▸ Problem: Search each line below for the word "netlist" and list those that contain it.

*** Source data ***

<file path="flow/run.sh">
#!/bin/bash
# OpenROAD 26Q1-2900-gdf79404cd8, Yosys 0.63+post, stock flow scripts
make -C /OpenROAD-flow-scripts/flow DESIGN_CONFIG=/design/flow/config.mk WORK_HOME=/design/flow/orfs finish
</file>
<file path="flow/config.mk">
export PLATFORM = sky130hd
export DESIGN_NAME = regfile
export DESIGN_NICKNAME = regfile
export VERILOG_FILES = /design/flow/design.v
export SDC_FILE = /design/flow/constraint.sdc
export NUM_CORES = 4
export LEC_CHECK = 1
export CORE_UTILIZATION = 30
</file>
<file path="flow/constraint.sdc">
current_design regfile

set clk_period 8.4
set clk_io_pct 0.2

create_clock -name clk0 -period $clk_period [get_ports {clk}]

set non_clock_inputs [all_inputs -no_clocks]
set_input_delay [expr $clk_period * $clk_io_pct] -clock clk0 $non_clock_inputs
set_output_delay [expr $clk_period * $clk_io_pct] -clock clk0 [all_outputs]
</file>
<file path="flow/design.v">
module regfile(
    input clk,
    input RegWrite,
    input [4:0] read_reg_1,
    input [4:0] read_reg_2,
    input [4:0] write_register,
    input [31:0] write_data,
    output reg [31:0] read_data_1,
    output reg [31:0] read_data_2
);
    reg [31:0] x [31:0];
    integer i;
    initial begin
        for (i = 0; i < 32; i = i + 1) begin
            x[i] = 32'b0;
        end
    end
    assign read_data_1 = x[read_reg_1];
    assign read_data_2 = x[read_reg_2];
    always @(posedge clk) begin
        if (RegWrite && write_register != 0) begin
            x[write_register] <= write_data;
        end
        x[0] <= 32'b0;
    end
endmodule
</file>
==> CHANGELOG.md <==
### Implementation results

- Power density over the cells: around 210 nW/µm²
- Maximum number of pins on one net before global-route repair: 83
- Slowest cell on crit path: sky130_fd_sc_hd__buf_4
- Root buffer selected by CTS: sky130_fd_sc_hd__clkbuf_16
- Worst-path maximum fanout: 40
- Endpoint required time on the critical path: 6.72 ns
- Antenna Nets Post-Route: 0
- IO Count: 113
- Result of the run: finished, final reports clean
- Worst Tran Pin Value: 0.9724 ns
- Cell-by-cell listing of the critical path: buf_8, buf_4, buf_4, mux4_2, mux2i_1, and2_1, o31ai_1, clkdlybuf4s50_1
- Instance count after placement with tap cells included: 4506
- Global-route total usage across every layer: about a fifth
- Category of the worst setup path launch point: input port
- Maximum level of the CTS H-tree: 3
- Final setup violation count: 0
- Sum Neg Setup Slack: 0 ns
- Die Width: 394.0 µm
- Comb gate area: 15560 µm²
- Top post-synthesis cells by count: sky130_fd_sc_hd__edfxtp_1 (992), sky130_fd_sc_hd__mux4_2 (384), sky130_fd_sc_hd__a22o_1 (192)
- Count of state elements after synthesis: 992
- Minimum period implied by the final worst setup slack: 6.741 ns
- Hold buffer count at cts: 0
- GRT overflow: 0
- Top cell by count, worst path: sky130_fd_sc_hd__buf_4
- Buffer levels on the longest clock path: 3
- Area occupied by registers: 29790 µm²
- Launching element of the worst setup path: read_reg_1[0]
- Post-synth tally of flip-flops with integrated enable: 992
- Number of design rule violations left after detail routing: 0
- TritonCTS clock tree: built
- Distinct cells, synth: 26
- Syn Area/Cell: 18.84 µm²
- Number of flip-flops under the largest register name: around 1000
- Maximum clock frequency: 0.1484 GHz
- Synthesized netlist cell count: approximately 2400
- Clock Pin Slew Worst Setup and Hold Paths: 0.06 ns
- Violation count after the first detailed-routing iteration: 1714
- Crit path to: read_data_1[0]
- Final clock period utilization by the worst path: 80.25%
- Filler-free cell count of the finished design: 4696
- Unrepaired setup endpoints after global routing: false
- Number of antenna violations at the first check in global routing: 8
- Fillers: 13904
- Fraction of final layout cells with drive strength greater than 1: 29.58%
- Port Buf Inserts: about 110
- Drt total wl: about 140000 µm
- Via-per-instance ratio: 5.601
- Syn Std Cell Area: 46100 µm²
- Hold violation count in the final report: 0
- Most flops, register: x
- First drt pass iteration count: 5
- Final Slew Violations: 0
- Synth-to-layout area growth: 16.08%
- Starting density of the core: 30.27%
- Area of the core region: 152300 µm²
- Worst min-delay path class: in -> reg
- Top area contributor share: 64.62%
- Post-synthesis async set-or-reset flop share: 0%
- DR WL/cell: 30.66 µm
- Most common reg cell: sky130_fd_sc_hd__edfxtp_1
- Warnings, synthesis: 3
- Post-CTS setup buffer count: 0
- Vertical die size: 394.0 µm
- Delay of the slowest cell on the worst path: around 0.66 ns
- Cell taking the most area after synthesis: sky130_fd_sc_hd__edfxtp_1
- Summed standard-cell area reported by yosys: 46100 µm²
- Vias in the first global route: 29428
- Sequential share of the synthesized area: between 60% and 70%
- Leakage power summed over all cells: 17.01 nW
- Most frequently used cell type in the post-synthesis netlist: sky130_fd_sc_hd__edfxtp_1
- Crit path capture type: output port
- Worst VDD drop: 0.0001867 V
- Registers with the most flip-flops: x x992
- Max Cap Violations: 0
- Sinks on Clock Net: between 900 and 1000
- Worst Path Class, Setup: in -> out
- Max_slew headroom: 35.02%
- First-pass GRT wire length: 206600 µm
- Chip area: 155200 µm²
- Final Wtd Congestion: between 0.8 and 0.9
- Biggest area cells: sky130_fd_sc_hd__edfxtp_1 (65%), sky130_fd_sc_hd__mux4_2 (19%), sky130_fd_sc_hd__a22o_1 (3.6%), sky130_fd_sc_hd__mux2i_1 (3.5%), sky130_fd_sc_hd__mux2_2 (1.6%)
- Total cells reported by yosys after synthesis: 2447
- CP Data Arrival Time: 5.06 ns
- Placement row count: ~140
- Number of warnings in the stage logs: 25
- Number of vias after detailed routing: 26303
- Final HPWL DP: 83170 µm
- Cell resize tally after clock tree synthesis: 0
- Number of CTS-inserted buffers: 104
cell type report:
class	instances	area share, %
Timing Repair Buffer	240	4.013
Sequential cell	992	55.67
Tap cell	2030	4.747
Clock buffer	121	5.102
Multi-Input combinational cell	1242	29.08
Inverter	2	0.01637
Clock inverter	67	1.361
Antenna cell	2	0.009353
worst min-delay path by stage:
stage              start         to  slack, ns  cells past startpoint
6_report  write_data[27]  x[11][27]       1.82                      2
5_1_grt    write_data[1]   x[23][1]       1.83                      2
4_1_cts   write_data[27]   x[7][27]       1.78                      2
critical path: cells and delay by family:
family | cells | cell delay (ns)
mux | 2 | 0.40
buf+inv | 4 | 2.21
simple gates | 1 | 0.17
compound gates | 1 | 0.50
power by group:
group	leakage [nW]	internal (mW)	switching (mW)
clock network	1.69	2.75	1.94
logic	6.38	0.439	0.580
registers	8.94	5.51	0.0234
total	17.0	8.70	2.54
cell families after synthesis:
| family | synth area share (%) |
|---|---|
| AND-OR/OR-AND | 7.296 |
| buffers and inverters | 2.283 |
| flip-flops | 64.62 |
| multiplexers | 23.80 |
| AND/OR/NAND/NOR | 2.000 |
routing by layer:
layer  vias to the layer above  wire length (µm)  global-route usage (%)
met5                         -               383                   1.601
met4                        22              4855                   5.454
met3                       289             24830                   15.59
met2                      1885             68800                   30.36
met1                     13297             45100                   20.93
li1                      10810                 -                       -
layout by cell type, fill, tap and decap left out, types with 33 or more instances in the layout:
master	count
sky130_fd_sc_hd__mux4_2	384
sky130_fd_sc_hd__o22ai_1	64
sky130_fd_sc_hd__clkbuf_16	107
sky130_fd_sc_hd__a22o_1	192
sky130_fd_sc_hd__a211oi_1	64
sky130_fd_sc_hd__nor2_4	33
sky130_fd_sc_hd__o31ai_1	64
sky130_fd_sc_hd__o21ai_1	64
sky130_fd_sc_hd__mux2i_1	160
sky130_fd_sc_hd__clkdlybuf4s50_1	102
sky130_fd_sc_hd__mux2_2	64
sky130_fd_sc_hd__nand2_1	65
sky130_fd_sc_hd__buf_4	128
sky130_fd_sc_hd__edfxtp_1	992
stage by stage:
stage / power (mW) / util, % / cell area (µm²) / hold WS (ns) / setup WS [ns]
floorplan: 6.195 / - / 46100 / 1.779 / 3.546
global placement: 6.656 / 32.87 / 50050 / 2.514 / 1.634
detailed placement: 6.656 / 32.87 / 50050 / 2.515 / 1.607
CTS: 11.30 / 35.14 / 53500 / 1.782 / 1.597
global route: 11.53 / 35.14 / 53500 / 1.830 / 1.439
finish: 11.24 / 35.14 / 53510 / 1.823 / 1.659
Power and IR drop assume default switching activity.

*** End of Source data ***
*** Source data ***

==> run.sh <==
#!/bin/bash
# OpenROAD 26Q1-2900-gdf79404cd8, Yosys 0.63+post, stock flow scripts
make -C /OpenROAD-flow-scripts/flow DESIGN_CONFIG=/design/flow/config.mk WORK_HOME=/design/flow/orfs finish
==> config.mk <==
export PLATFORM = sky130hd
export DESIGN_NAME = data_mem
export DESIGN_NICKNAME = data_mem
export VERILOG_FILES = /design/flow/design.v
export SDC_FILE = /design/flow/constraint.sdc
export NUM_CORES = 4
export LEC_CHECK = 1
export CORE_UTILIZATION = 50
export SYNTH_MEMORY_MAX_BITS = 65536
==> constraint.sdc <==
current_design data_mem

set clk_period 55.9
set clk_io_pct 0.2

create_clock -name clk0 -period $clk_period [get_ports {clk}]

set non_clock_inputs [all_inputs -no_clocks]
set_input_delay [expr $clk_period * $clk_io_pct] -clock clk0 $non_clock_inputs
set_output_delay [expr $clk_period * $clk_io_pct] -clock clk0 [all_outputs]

*** End of Source data ***
*** Source data ***

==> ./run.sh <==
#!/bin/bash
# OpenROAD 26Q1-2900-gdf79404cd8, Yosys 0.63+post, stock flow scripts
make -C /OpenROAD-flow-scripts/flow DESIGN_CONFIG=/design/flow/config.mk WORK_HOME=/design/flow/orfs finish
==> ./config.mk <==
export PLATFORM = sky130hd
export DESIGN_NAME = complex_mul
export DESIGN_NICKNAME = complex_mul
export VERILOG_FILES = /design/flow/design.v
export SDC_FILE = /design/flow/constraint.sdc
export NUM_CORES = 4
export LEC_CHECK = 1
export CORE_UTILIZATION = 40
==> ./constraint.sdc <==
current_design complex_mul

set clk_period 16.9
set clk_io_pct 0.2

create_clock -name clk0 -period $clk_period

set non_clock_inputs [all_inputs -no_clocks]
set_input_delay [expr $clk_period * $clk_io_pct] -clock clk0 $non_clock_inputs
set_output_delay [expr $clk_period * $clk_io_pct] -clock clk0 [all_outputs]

*** End of Source data ***

▸ Exercise solution:
- Synthesized netlist cell count: approximately 2400
- Most frequently used cell type in the post-synthesis netlist: sky130_fd_sc_hd__edfxtp_1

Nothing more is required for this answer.